Your goal: Gather all lines with "inserted" from the records.

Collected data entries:
##########

`src/rtl/or1200_vlx_pkg.sv`:
```
// Shared types and constants for the VLX bit reader.
// Latency: n/a (declarations only).
// Backpressure: n/a.
package or1200_vlx_pkg;

    // Byte-fetch sequencer states
    typedef enum logic {
        IDLE  = 1'b0,
        FETCH = 1'b1
    } vlx_state_e;

    // SPR addresses; address 3 aliases VLX_SPR_ADDR
    localparam logic [1:0] VLX_SPR_STAT = 2'd0;
    localparam logic [1:0] VLX_SPR_BUF  = 2'd1;
    localparam logic [1:0] VLX_SPR_ADDR = 2'd2;

    // JPEG marker prefix; a 0x00 following it is a stuffing byte
    localparam logic [7:0] JPEG_FF = 8'hFF;

    // Refill while the buffered bit count is at or below this level
    localparam int FILL_THR = 24;

endpackage

```
`src/rtl/or1200_vlx_rd_if.sv`:
```
// Bundles the memory, CPU get-bits and SPR signals of the VLX bit reader.
// Latency: n/a (wiring only).
// Backpressure: n/a; stall_cpu_o and ack_i carry the flow control.
// Ports:
//   memory : ack_i, dat_i in; vlx_addr_o, load_byte_o out
//   cpu    : get_bits_op_i, num_bits_to_read_i in; bits_o, stall_cpu_o out
//   spr    : spr_cs, spr_write, spr_addr, spr_dat_i in; spr_dat_o out
// master = environment (CPU + memory), slave = the reader.
interface or1200_vlx_rd_if;
    logic        ack_i;
    logic [31:0] dat_i;
    logic        get_bits_op_i;
    logic [4:0]  num_bits_to_read_i;
    logic        spr_cs;
    logic        spr_write;
    logic [1:0]  spr_addr;
    logic [31:0] spr_dat_i;
    logic [31:0] spr_dat_o;
    logic        stall_cpu_o;
    logic [31:0] vlx_addr_o;
    logic        load_byte_o;
    logic [31:0] bits_o;

    modport master (
        output ack_i, dat_i, get_bits_op_i, num_bits_to_read_i,
               spr_cs, spr_write, spr_addr, spr_dat_i,
        input  spr_dat_o, stall_cpu_o, vlx_addr_o, load_byte_o, bits_o
    );

    modport slave (
        input  ack_i, dat_i, get_bits_op_i, num_bits_to_read_i,
               spr_cs, spr_write, spr_addr, spr_dat_i,
        output spr_dat_o, stall_cpu_o, vlx_addr_o, load_byte_o, bits_o
    );
endinterface

```
`src/rtl/or1200_vlx_rd_fetch.sv`:
```
// Byte fetcher: address counter, load FSM, lane select and 0xFF00 unstuffing.
// Latency: one IDLE cycle between loads; byte strobe is combinational with ack_i.
// Backpressure: load_byte_o holds until ack_i; refill pauses while cnt_i > FILL_THR.
// Ports: clk_i/rst_i; cnt_i = buffered bit count; init_wr_i/init_addr_i = address
// restart; ack_i/dat_i = memory return; outputs load request, address,
// flush_pend_o and the accepted byte (byte_vld_o/byte_dat_o).
module or1200_vlx_rd_fetch #(
    parameter int FILL_THR = 24
) (
    input  logic        clk_i,
    input  logic        rst_i,
    input  logic [5:0]  cnt_i,
    input  logic        init_wr_i,
    input  logic [31:0] init_addr_i,
    input  logic        ack_i,
    input  logic [31:0] dat_i,
    output logic        load_byte_o,
    output logic [31:0] vlx_addr_o,
    output logic        flush_pend_o,
    output logic        byte_vld_o,
    output logic [7:0]  byte_dat_o
);
    import or1200_vlx_pkg::vlx_state_e;
    import or1200_vlx_pkg::IDLE;
    import or1200_vlx_pkg::FETCH;
    import or1200_vlx_pkg::JPEG_FF;

    vlx_state_e  state_q, state_d;
    logic [31:0] vlx_addr_q;
    logic        prev_ff_q;
    logic        flush_pend_q;
    logic [7:0]  lane_byte;
    logic        acked;
    logic        stuffed;

    // Big-endian lanes: address offset 0 is the most significant byte
    always_comb begin
        case (vlx_addr_q[1:0])
            2'd0:    lane_byte = dat_i[31:24];
            2'd1:    lane_byte = dat_i[23:16];
            2'd2:    lane_byte = dat_i[15:8];
            default: lane_byte = dat_i[7:0];
        endcase
    end

    assign acked   = (state_q == FETCH) && ack_i;
    assign stuffed = prev_ff_q && (lane_byte == 8'h00);

    // A load issued before an address restart still completes, but its
    // data belongs to the old stream and is dropped.
    assign byte_vld_o   = acked && !init_wr_i && !flush_pend_q && !stuffed;
    assign byte_dat_o   = lane_byte;
    assign vlx_addr_o   = vlx_addr_q;
    assign flush_pend_o = flush_pend_q;

    always_comb begin
        state_d     = state_q;
        load_byte_o = 1'b0;
        case (state_q)
            IDLE: begin
                if ((cnt_i <= 6'(FILL_THR)) && !init_wr_i) begin
                    state_d = FETCH;
                end
            end
            FETCH: begin
                load_byte_o = 1'b1;
                if (ack_i) begin
                    state_d = IDLE;
                end
            end
            default: state_d = IDLE;
        endcase
    end

    always_ff @(posedge clk_i) begin
        if (rst_i) begin
            state_q      <= IDLE;
            vlx_addr_q   <= '0;
            prev_ff_q    <= 1'b0;
            flush_pend_q <= 1'b0;
        end else begin
            state_q <= state_d;
            if (init_wr_i) begin
                vlx_addr_q   <= init_addr_i;
                prev_ff_q    <= 1'b0;
                // Only a load still waiting for its ack needs flushing
                flush_pend_q <= (state_q == FETCH) && !ack_i;
            end else if (acked) begin
                flush_pend_q <= 1'b0;
                if (!flush_pend_q) begin
                    vlx_addr_q <= vlx_addr_q + 32'd1;
                    // A discarded stuffing byte is 0x00, so this also clears it
                    prev_ff_q  <= (lane_byte == JPEG_FF);
                end
            end
        end
    end

endmodule

```
`src/rtl/or1200_vlx_rd.sv`:
```
// VLX bit reader: MSB-first 32-bit bit buffer fed by byte loads, drained by get-bits.
// Latency: get-bits result is combinational in the request cycle when enough bits are held.
// Backpressure: stall_cpu_o holds the CPU while the request exceeds the buffered count.
// Ports: clk_i, rst_i (sync, active-high); bus = or1200_vlx_rd_if.slave carrying
// memory load, CPU get-bits and SPR access signals.
module or1200_vlx_rd #(
    parameter int BUF_W    = 32,
    parameter int FILL_THR = 24
) (
    input  logic           clk_i,
    input  logic           rst_i,
    or1200_vlx_rd_if.slave bus
);
    import or1200_vlx_pkg::VLX_SPR_STAT;
    import or1200_vlx_pkg::VLX_SPR_BUF;

    logic [BUF_W-1:0] bit_buf_q, bit_buf_d, buf_shift;
    logic [5:0]       cnt_q, cnt_d, cnt_shift;
    logic [5:0]       n_ext, n_take;
    logic             init_wr;
    logic             stall;
    logic             take;
    logic             byte_vld;
    logic [7:0]       byte_dat;
    logic             flush_pend;
    logic             load_byte;
    logic [31:0]      vlx_addr;

    assign init_wr = bus.spr_cs && bus.spr_write && bus.spr_addr[1];
    assign n_ext   = {1'b0, bus.num_bits_to_read_i};

    // During a flush the buffer is about to be refilled from the new address
    assign stall  = bus.get_bits_op_i && (flush_pend || (n_ext > cnt_q));
    assign take   = bus.get_bits_op_i && !stall && (n_ext != 6'd0);
    assign n_take = take ? n_ext : 6'd0;

    or1200_vlx_rd_fetch #(
        .FILL_THR (FILL_THR)
    ) u_fetch (
        .clk_i        (clk_i),
        .rst_i        (rst_i),
        .cnt_i        (cnt_q),
        .init_wr_i    (init_wr),
        .init_addr_i  (bus.spr_dat_i),
        .ack_i        (bus.ack_i),
        .dat_i        (bus.dat_i),
        .load_byte_o  (load_byte),
        .vlx_addr_o   (vlx_addr),
        .flush_pend_o (flush_pend),
        .byte_vld_o   (byte_vld),
        .byte_dat_o   (byte_dat)
    );

    // Consume first, then append the new byte right after the surviving bits
    always_comb begin
        buf_shift = bit_buf_q << n_take;
        cnt_shift = cnt_q - n_take;
        bit_buf_d = buf_shift;
        cnt_d     = cnt_shift;
        if (byte_vld) begin
            bit_buf_d = buf_shift | ({byte_dat, {(BUF_W-8){1'b0}}} >> cnt_shift);
            cnt_d     = cnt_shift + 6'd8;
        end
        if (init_wr) begin
            bit_buf_d = '0;
            cnt_d     = '0;
        end
    end

    always_ff @(posedge clk_i) begin
        if (rst_i) begin
            bit_buf_q <= '0;
            cnt_q     <= '0;
        end else begin
            bit_buf_q <= bit_buf_d;
            cnt_q     <= cnt_d;
        end
    end

    // Unused buffer bits are always zero, so a plain right shift right-aligns
    assign bus.bits_o = (bus.get_bits_op_i && (n_ext != 6'd0))
                      ? (bit_buf_q >> (6'(BUF_W) - n_ext)) : '0;

    always_comb begin
        bus.spr_dat_o = '0;
        if (bus.spr_cs && !bus.spr_write) begin
            case (bus.spr_addr)
                VLX_SPR_STAT: bus.spr_dat_o = {26'b0, cnt_q};
                VLX_SPR_BUF:  bus.spr_dat_o = bit_buf_q;
                default:      bus.spr_dat_o = vlx_addr;
            endcase
        end
    end

    assign bus.stall_cpu_o = stall;
    assign bus.load_byte_o = load_byte;
    assign bus.vlx_addr_o  = vlx_addr;

endmodule

```
`src/flat_wrapper.sv`:
```
// flat-port wrapper written by rule: the top's interface ports become plain ports
module or1200_vlx_rd_flat import or1200_vlx_pkg::VLX_SPR_STAT; import or1200_vlx_pkg::VLX_SPR_BUF;
#(
    parameter int BUF_W    = 32,
    parameter int FILL_THR = 24
)
  (clk_i, rst_i, bus_ack_i, bus_dat_i, bus_get_bits_op_i, bus_num_bits_to_read_i, bus_spr_cs, bus_spr_write, bus_spr_addr, bus_spr_dat_i, bus_spr_dat_o, bus_stall_cpu_o, bus_vlx_addr_o, bus_load_byte_o, bus_bits_o);
  or1200_vlx_rd_if bus_i ();
  input  logic clk_i;
  input  logic rst_i;
  input wire logic [$bits(bus_i.ack_i)-1:0] bus_ack_i;
  input wire logic [$bits(bus_i.dat_i)-1:0] bus_dat_i;
  input wire logic [$bits(bus_i.get_bits_op_i)-1:0] bus_get_bits_op_i;
  input wire logic [$bits(bus_i.num_bits_to_read_i)-1:0] bus_num_bits_to_read_i;
  input wire logic [$bits(bus_i.spr_cs)-1:0] bus_spr_cs;
  input wire logic [$bits(bus_i.spr_write)-1:0] bus_spr_write;
  input wire logic [$bits(bus_i.spr_addr)-1:0] bus_spr_addr;
  input wire logic [$bits(bus_i.spr_dat_i)-1:0] bus_spr_dat_i;
  output wire logic [$bits(bus_i.spr_dat_o)-1:0] bus_spr_dat_o;
  output wire logic [$bits(bus_i.stall_cpu_o)-1:0] bus_stall_cpu_o;
  output wire logic [$bits(bus_i.vlx_addr_o)-1:0] bus_vlx_addr_o;
  output wire logic [$bits(bus_i.load_byte_o)-1:0] bus_load_byte_o;
  output wire logic [$bits(bus_i.bits_o)-1:0] bus_bits_o;
  assign bus_i.ack_i = bus_ack_i;
  assign bus_i.dat_i = bus_dat_i;
  assign bus_i.get_bits_op_i = bus_get_bits_op_i;
  assign bus_i.num_bits_to_read_i = bus_num_bits_to_read_i;
  assign bus_i.spr_cs = bus_spr_cs;
  assign bus_i.spr_write = bus_spr_write;
  assign bus_i.spr_addr = bus_spr_addr;
  assign bus_i.spr_dat_i = bus_spr_dat_i;
  assign bus_spr_dat_o = bus_i.spr_dat_o;
  assign bus_stall_cpu_o = bus_i.stall_cpu_o;
  assign bus_vlx_addr_o = bus_i.vlx_addr_o;
  assign bus_load_byte_o = bus_i.load_byte_o;
  assign bus_bits_o = bus_i.bits_o;
  or1200_vlx_rd #(.BUF_W(BUF_W), .FILL_THR(FILL_THR)) u_core (.clk_i(clk_i), .rst_i(rst_i), .bus(bus_i));
endmodule
```
`config.mk`:
```
export PLATFORM = sky130hd
export DESIGN_NAME = or1200_vlx_rd_flat
export DESIGN_NICKNAME = d
export VERILOG_FILES = /design/src/rtl/or1200_vlx_pkg.sv /design/src/rtl/or1200_vlx_rd_if.sv /design/src/rtl/or1200_vlx_rd_fetch.sv /design/src/rtl/or1200_vlx_rd.sv /design/src/flat_wrapper.sv
export SDC_FILE = /design/constraint.sdc
export NUM_CORES = 1
export LEC_CHECK = 0
export CAP_MARGIN = 20
export CORE_UTILIZATION = 53
export DETAILED_ROUTE_END_ITERATION = 8
export PLACE_DENSITY = 0.8
export SYNTH_ARGS = -nofsm -noshare
export SYNTH_HDL_FRONTEND = slang
export SYNTH_SLANG_ARGS = --single-unit
export TNS_END_PERCENT = 10
```
`constraint.sdc`:
```
create_clock -name clk_i -period 16.4 [get_ports clk_i]
set_input_delay 3.28 -clock clk_i [delete_from_list [all_inputs] [get_ports clk_i]]
set_output_delay 3.28 -clock clk_i [all_outputs]
set_load 0.01 [all_outputs]
```
=== Word-level counts from Yosys, hierarchy flattened ===
Index checks and enable logic that the tools add are counted.

* Add/subtract/negate cells: 4
* $lt $le $gt $ge: 2
* Equality and inequality tests: 5
* Shift operators: 3
* Multiplexer cells: 16
* Bitwise logic cells: 3
* Reductions and logical operators: 29

{| class="wikitable"
|+ Operators by type and width
! operator !! number
|-
| $mux 32 || 6
|-
| $pmux 32 s2 || 1
|-
| $shr 32x6->32 || 2
|-
| $add 32x1->32 const B || 1
|-
| $or 32x32->32 || 1
|-
| $shl 32x6->32 || 1
|-
| $pmux 8 s3 || 1
|-
| $logic_and 1x1->1 || 14
|-
| $eq 8x8->1 const B || 1
|-
| $logic_not 8->1 || 1
|-
| $add 6x4->6 const B || 1
|-
| $gt 5x6->1 || 1
|-
| $le 6x5->1 const B || 1
|-
| $logic_not 1->1 || 6
|-
| $mux 6 || 1
|-
| $reduce_bool 6->1 || 1
|-
| $sub 6x5->6 const A || 1
|-
| $sub 6x6->6 || 1
|-
| $mux 1 || 5
|-
| $mux 5 || 1
|-
| $eq 2x1->1 const B || 2
|-
| $logic_not 2->1 || 2
|-
| $reduce_and 2->1 || 2
|-
| $eq 2x2->1 const B || 1
|-
| 6 further kinds || 7
|}

* Register bits after elaboration: 73
* Input bits: 77
* Output and inout port bits: 98
* Word-level logic and storage cells: 68

=== Longest topological paths before layout ===
* Depth after elaboration: 11
* Mapped depth: 22
* Depth with buffers taken out: 17

=== Cells and area by module ===
From an unflattened synthesis, not the netlist that was laid out.

* Cells, all modules: 1295
* Area total of the unflattened synthesis: 9062.4 µm²

{| class="wikitable"
|+ By module, submodules not included
! module !! instances !! cells an instance !! area each (µm²) !! seq. area each (µm²)
|-
| or1200_vlx_rd || 1 || 1006 || 6767.7 || 760.7
|-
| or1200_vlx_rd_fetch || 1 || 289 || 2294.7 || 700.7
|}

=== Worst setup path before layout ===
No wires, ideal clock.

* Kind: input -> output
* Start: input bus_num_bits_to_read_i[0]
* End: output bus_bits_o[6]
* Data arrival time: 5.728 ns
* Required time: 13.120 ns
* Slack: 7.392 ns
* Stages on the path: 13
* Buffers on the path: 6
* Cell sequence: buf_4 > inv_2 > buf_2 > buf_2 > ha_1 > buf_2 > buf_2 > clkbuf_1 > mux4_2 > mux2i_1 > a21oi_1 > a21oi_1 > nor2_1

* Word-level cells in the longest chain between the ends: 3
* Elaborated cells between the ends (all ways): 5
* Classes of those cells: 1 x add/sub; 1 x shift; 1 x mux; 2 x reduce/logical

{| class="wikitable"
|+ RTL lines
! what !! line !! source
|-
| start: declaration || flat_wrapper.sv:14 || <nowiki>input wire logic [$bits(bus_i.num_bits_to_read_i)-1:0] bus_num_bits_to_read_i;</nowiki>
|-
| $sub 6x5->6 / $reduce_bool 6->1 (equally long branches) || or1200_vlx_rd.sv:82, or1200_vlx_rd.sv:81 ||
|-
| $shr 32x6->32 / $logic_and 1x1->1 (equally long branches) || or1200_vlx_rd.sv:82, or1200_vlx_rd.sv:81 ||
|-
| $mux 32 (*) || or1200_vlx_rd.sv:82 || <nowiki>? (bit_buf_q >> (6'(BUF_W) - n_ext)) : '0;</nowiki>
|-
| end: declaration || flat_wrapper.sv:23 || <nowiki>output wire logic [$bits(bus_i.bits_o)-1:0] bus_bits_o;</nowiki>
|}

Every way passes the cells marked *; elsewhere a longest branch is shown, timed or not.

=== Worst setup path in the final report ===
* Start: input bus_num_bits_to_read_i[2]
* End: output bus_bits_o[29]

Same word-level chain as after synthesis.

==> metrics.log <==
[metrics] run status: completed
[metrics] cell-by-cell trace of the critical path: buf_2 -> buf_4 -> clkinv_1 -> and3_1 -> ha_1 -> nor2b_1 -> o41ai_2 -> buf_4 -> nor2_1 -> nand3_1 -> nor2_1 -> clkdlybuf4s50_1
[metrics] number of standard cells in the final layout excluding fillers: 1613
[metrics] largest net degree at the start of global routing: 67
[metrics] Cell Count Post-Placement: 1595
[metrics] slowest stage delay, CP: 0.66 ns
[metrics] setup repair after global routing missed its margin: false
[metrics] detailed-route DRC error count: 0
[metrics] critical path data arrival time: 7.17 ns
[metrics] gp weighted congestion: 0.978
[metrics] Die Span X: 133 um
[metrics] post-route antenna net violation count: 0
[metrics] vias: 10900
[metrics] iteration count of the initial detailed-routing pass: 7
[metrics] CP Max Fanout: 53
[metrics] number of nets in the synthesized netlist: 1400
[metrics] diode count: 0
[metrics] most frequent cells in the layout: 212 x sky130_fd_sc_hd__nor2_1, 171 x sky130_fd_sc_hd__clkdlybuf4s50_1, 136 x sky130_fd_sc_hd__nand2_1
[metrics] path class of the lowest-slack min-delay path: register to register
[metrics] initial standard-cell utilization of the core: 54.6%
[metrics] async set-reset flop share out of synthesis: 0%
[metrics] timing-limited maximum frequency: 0.0957 GHz
[metrics] layout overhead on the synthesized area: 21.3%
[metrics] R2R cell count: 16
[metrics] final hold viol count: 0
[metrics] # IOs: 175
[metrics] Site Rows: 47
[metrics] root buffer selected by CTS: sky130_fd_sc_hd__clkbuf_16
[metrics] GRT Util Overall: 39.7%
[metrics] final clock period utilization by the worst path: 63.7%
[metrics] number of cells produced by synthesis: 1306
[metrics] most common cell after layout, fill and taps aside: sky130_fd_sc_hd__nor2_1
[metrics] proportion of synthesized chip area in sequential cells: 16.1%
[metrics] Levels on crit path: 12
[metrics] critical-path cell with the highest stage delay: sky130_fd_sc_hd__clkinv_1
[metrics] flops & latches, synth: 73
[metrics] YS warnings: 0
[metrics] transition time of the tightest slew-check pin: 0.996 ns
[metrics] Die Y-Extent: 133 um
[metrics] Resized Gates After CTS: 0
[metrics] power per standard cell area: 120 mW/mm2
[metrics] Synth Area per Inst: 6.96 um2
[metrics] wire length per cell: 22.1 um
[metrics] Die Footprint: 0.0177 mm2
[metrics] number of clock buffers inserted by TritonCTS: 9
[metrics] total congestion overflow after global routing: 0
[metrics] max-slew violation count: 0
[metrics] delay-heaviest family, CP: buffers and inverters
[metrics] Core ar.: 0.0166 mm2
[metrics] # clock sinks: 73
[metrics] Leak: 3.92 nW
[metrics] global-route wire length before repair: 55500 um
[metrics] Worst slew margin: 33.4%
[metrics] number of unique standard cell types used by synthesis: 87
[metrics] Final setup violation count: 0
[metrics] clock tree from TritonCTS: done
[metrics] DP Wirelength: 25100 um
[metrics] final-stage net count: 1482
[metrics] antenna violations before repair: 1
[metrics] setup TNS after final layout: 0 ns
[metrics] number of violations of the max-capacitance limit: 0
[metrics] buffers plus inverters on the worst setup path: 5
[metrics] endpoint kind of the worst setup timing path: primary output
[metrics] startpoint kind of the worst setup timing path: input port
[metrics] commonest register cell after synthesis: sky130_fd_sc_hd__dfxtp_1
[metrics] number of global-route vias before repair: 9903
[metrics] number of buffers inserted by hold repair at cts: 0
[metrics] post-DR vias/cell: 6.75
[metrics] detailed-route wire length: 35700 um
[metrics] clock-pin slew reported for the worst setup and hold paths after clock tree synthesis: 0.06 ns
[metrics] total power consumption of the routed design: 0.00132 W
[metrics] Post-Synthesis Cell Area: 0.00909 mm2
[metrics] required time at the worst-slack endpoint: 13.12 ns
[metrics] Worst Path Class, Setup: input port to primary output
[metrics] Period minus WS final: 10.45 ns
[metrics] post-CTS setup buffer count: 0
[metrics] count of input and output buffers: 174
[metrics] count of cells along the worst hold path: 2
[metrics] EDFF count, synth: 0
[metrics] insertion delay of the later-clocked pin in the worst-skew pair: 0.34 ns
[metrics] worst-case vdd ir drop: 0.0978 mV
[metrics] share of layout cells above drive strength 1: 8.33%
[metrics] clock tree buffer depth: 2
[metrics] maximum level of the CTS H-tree: 3
[metrics] iteration-0 DRC count of the detailed router: 1638
[metrics] Setup Skew: 0.00846 ns
==> state kept, by name, summed over array words and instances (netlist names) <==
| signal | count |
|---|---|
| u_core.bit_buf_q | 32 |
| u_core.cnt_q | 6 |
| u_core.u_fetch.flush_pend_o | 1 |
| u_core.u_fetch.prev_ff_q | 1 |
| u_core.u_fetch.state_q | 1 |
| u_core.u_fetch.vlx_addr_o | 32 |
==> final cells by class <==
class,instances,area [um2]
well taps,220,275
fillers,1493,5610
repair buffers,194,1890
flip-flops and latches,73,1460
inverters,27,101
clock inverters,6,90.1
multi-input cells,1083,6980
clock buffers,10,229
==> kinds of logic after synthesis <==
| family | Yosys count | share of synthesized area (%) |
|---|---|---|
| muxes | 93 | 13.2 |
| AOI/OAI and AO/OA | 409 | 30.3 |
| buffers and inverters | 150 | 7.35 |
| and+or+nand+nor | 525 | 26.9 |
| DFF | 73 | 16.1 |
| xor gates and xnor gates | 39 | 3.76 |
| adders and majority gates | 17 | 2.42 |
==> per-layer routing <==
metal / share of wire (%) / global-route usage (%) / routed length, um / up-vias
li1: - / - / - / 4960
met1: 40 / 52.9 / 14100 / 5000
met2: 44 / 60.8 / 15600 / 780
met3: 12 / 8.39 / 4170 / 141
met4: 4.9 / 19.1 / 1760 / 2
met5: 0.036 / 0 / 13 / -
==> power by group <==
part / leakage, nW / internal [W] / switching [W]
logic: 3.17 / 0.000317 / 0.000495
clock network: 0.153 / 0.000134 / 0.0000814
registers: 0.597 / 0.000205 / 0.0000906
==> tightest hold or removal path: stages, from the launching register on <==
cell and delay [ns]:
sky130_fd_sc_hd__dfxtp_1 0.33, sky130_fd_sc_hd__o21ai_0 0.08, sky130_fd_sc_hd__a21oi_1 0.07
==> cell usage after synthesis, drive strengths merged (7+ instances only) <==
cell / instances / area (um2)
nand2: 136 / 510
nor2b: 15 / 93.8
a31oi: 23 / 163
nor2: 219 / 850
a2bb2oi: 11 / 96.3
dfxtp: 73 / 1460
a21o: 7 / 53.8
mux4: 18 / 405
a21oi: 105 / 526
and2: 11 / 68.8
nand4: 13 / 87.6
o21ai: 75 / 383
buf: 58 / 323
inv: 26 / 97.6
clkbuf: 65 / 244
a211oi: 55 / 413
o211ai: 15 / 113
xnor2: 15 / 131
or3: 9 / 56.3
nor3: 25 / 140
ha: 16 / 200
nand3: 39 / 195
xor2: 24 / 210
nand2b: 16 / 103
nor4: 7 / 80.1
mux2: 21 / 244
a311oi: 10 / 87.6
o31ai: 7 / 52.6
a22oi: 19 / 153
o22ai: 19 / 119
and3: 22 / 138
mux2i: 54 / 552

##########

Solution to the problem:
[metrics] number of clock buffers inserted by TritonCTS: 9
[metrics] number of buffers inserted by hold repair at cts: 0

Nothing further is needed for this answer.